Case ID: f-appx_494/html/0679-01.html
Source: Caselaw Access Project
Author: {"author": "PER CURIAM.", "license": "Public Domain", "url": "https://static.case.law/"}
Date Created: 2024-08-24T03:29:51.129683

Harry Meyer KATZ, Petitioner-Appellant v. UNITED STATES of America, Respondent-Appellee.
    No. 12-1485.
    United States Court of Appeals, Eighth Circuit.

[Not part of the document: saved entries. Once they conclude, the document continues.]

--- src/rtl/chicken_turn_ctrl.sv ---
// Chicken board-game turn controller: select, reveal handshake, move/rotate, win detection.
// Optional SELECT-state turn forfeit timer enabled by defining TURN_TIMEOUT_EN.
module chicken_turn_ctrl #(
  parameter int NUM_PLAYERS = 4,
  parameter int BOARD_LEN   = 24,
  parameter int KEY_W       = 4,
  parameter int TIMEOUT_CYC = 1000,
  localparam int PW    = (NUM_PLAYERS > 2) ? $clog2(NUM_PLAYERS) : 1,
  localparam int POS_W = $clog2(BOARD_LEN + 1)
) (
  input  logic                         clk,
  input  logic                         rst,
  input  logic                         start,
  chicken_turn_ctrl_if.master          bus,
  output logic [PW-1:0]                cur_player,
  output logic [NUM_PLAYERS*POS_W-1:0] pos,
  output logic                         win,
  output logic [PW-1:0]                winner,
  output logic                         timeout,
  output logic [2:0]                   state
);

  typedef enum logic [2:0] {
    S_IDLE   = 3'd0,
    S_SELECT = 3'd1,
    S_REVEAL = 3'd2,
    S_MOVE   = 3'd3,
    S_NEXT   = 3'd4,
    S_WIN    = 3'd5
  } state_t;

  state_t                         state_q, state_d;
  logic [KEY_W-1:0]               sel_q, sel_d;
  logic                           req_q, req_d;
  logic [PW-1:0]                  cur_q, cur_d;
  logic [NUM_PLAYERS*POS_W-1:0]   pos_q, pos_d;
  logic                           win_q, win_d;
  logic [PW-1:0]                  winner_q, winner_d;
  logic [POS_W-1:0]               cur_pos;
  logic [POS_W:0]                 pos_inc;
  logic                           key_ok;

  assign key_ok  = bus.key_valid && (bus.key != {KEY_W{1'b1}});
  assign cur_pos = pos_q[cur_q*POS_W +: POS_W];
  // One extra bit so the win compare cannot wrap at BOARD_LEN = 2**POS_W - 1.
  assign pos_inc = {1'b0, cur_pos} + 1'b1;

`ifdef TURN_TIMEOUT_EN
  localparam int CNT_W = (TIMEOUT_CYC > 2) ? $clog2(TIMEOUT_CYC) : 1;
  logic [CNT_W-1:0] cnt_q, cnt_d;
  logic             to_q, to_d;

  // Counts cycles spent in SELECT; anything else (including each new entry) restarts it.
  always_comb begin
    cnt_d = '0;
    if (state_q == S_SELECT) cnt_d = cnt_q + 1'b1;
  end
`endif

  always_comb begin
    state_d  = state_q;
    sel_d    = sel_q;
    req_d    = req_q;
    cur_d    = cur_q;
    pos_d    = pos_q;
    win_d    = win_q;
    winner_d = winner_q;
`ifdef TURN_TIMEOUT_EN
    to_d     = 1'b0;
`endif
    case (state_q)
      S_IDLE: begin
        if (start) begin
          state_d = S_SELECT;
          pos_d   = '0;
          cur_d   = '0;
        end
      end
      S_SELECT: begin
        if (key_ok) begin
          sel_d   = bus.key;
          req_d   = 1'b1;
          state_d = S_REVEAL;
        end
`ifdef TURN_TIMEOUT_EN
        else if (cnt_q == CNT_W'(TIMEOUT_CYC - 1)) begin
          to_d    = 1'b1;
          state_d = S_NEXT;
        end
`endif
      end
      S_REVEAL: begin
        if (bus.reveal_done) begin
          req_d   = 1'b0;
          state_d = bus.match ? S_MOVE : S_NEXT;
        end
      end
      S_MOVE: begin
        if (pos_inc >= (POS_W+1)'(BOARD_LEN)) begin
          pos_d[cur_q*POS_W +: POS_W] = POS_W'(BOARD_LEN);
          winner_d = cur_q;
          win_d    = 1'b1;
          state_d  = S_WIN;
        end else begin
          pos_d[cur_q*POS_W +: POS_W] = pos_inc[POS_W-1:0];
          state_d  = S_SELECT;
        end
      end
      S_NEXT: begin
        cur_d   = (cur_q == PW'(NUM_PLAYERS - 1)) ? '0 : cur_q + 1'b1;
        state_d = S_SELECT;
      end
      S_WIN: begin
        if (start) begin
          win_d   = 1'b0;
          state_d = S_IDLE;
        end
      end
      default: begin
        req_d   = 1'b0;
        state_d = S_IDLE;
      end
    endcase
  end

  always_ff @(posedge clk) begin
    if (!rst) begin
      state_q  <= S_IDLE;
      sel_q    <= '0;
      req_q    <= 1'b0;
      cur_q    <= '0;
      pos_q    <= '0;
      win_q    <= 1'b0;
      winner_q <= '0;
`ifdef TURN_TIMEOUT_EN
      cnt_q    <= '0;
      to_q     <= 1'b0;
`endif
    end else begin
      state_q  <= state_d;
      sel_q    <= sel_d;
      req_q    <= req_d;
      cur_q    <= cur_d;
      pos_q    <= pos_d;
      win_q    <= win_d;
      winner_q <= winner_d;
`ifdef TURN_TIMEOUT_EN
      cnt_q    <= cnt_d;
      to_q     <= to_d;
`endif
    end
  end

`ifdef TURN_TIMEOUT_EN
  assign timeout = to_q;
`else
  logic unused_timeout_cfg;
  assign unused_timeout_cfg = (TIMEOUT_CYC == 0);
  assign timeout = 1'b0;
`endif

  assign state          = state_q;
  assign bus.sel_tile   = sel_q;
  assign bus.reveal_req = req_q;
  assign cur_player     = cur_q;
  assign pos            = pos_q;
  assign win            = win_q;
  assign winner         = winner_q;

endmodule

    Submitted: Oct. 31, 2012.
    Filed: Nov. 30, 2012.
    Before WOLLMAN, MELLOY, and SHEPHERD, Circuit Judges.
   PER CURIAM.

Former federal inmate Harry Katz appeals the district court’s denial of his petition for a writ of error coram nobis. We agree with the court that Katz may not raise in a coram nobis petition the same claims that he previously litigated in his 28 U.S.C. § 2255 motion. See Sawyer v. Whitley, 505 U.S. 333, 338, 112 S.Ct. 2514, 120 L.Ed.2d 269 (1992) (successive habeas petition raising identical grounds as prior petition must generally be dismissed); United States v. Camacho-Bordes, 94 F.3d 1168, 1173 (8th Cir.1996) (coram nobis relief is substantially equivalent to habeas relief, and principles barring successive petitions apply); Azzone v. United States, 341 F.2d 417, 418-19 (8th Cir.1965) (per curiam) (eoram nobis petitioner is not entitled to review of issues that were considered and resolved either on direct appeal or in § 2255 motion): We also find that the district court did not err in denying the petition without a hearing or discovery. Accordingly, we affirm. See 8th Cir. R. 47B. 
      
      . The Honorable Catherine D. Perry, Chief Judge, United States District Court for the Eastern District of Missouri.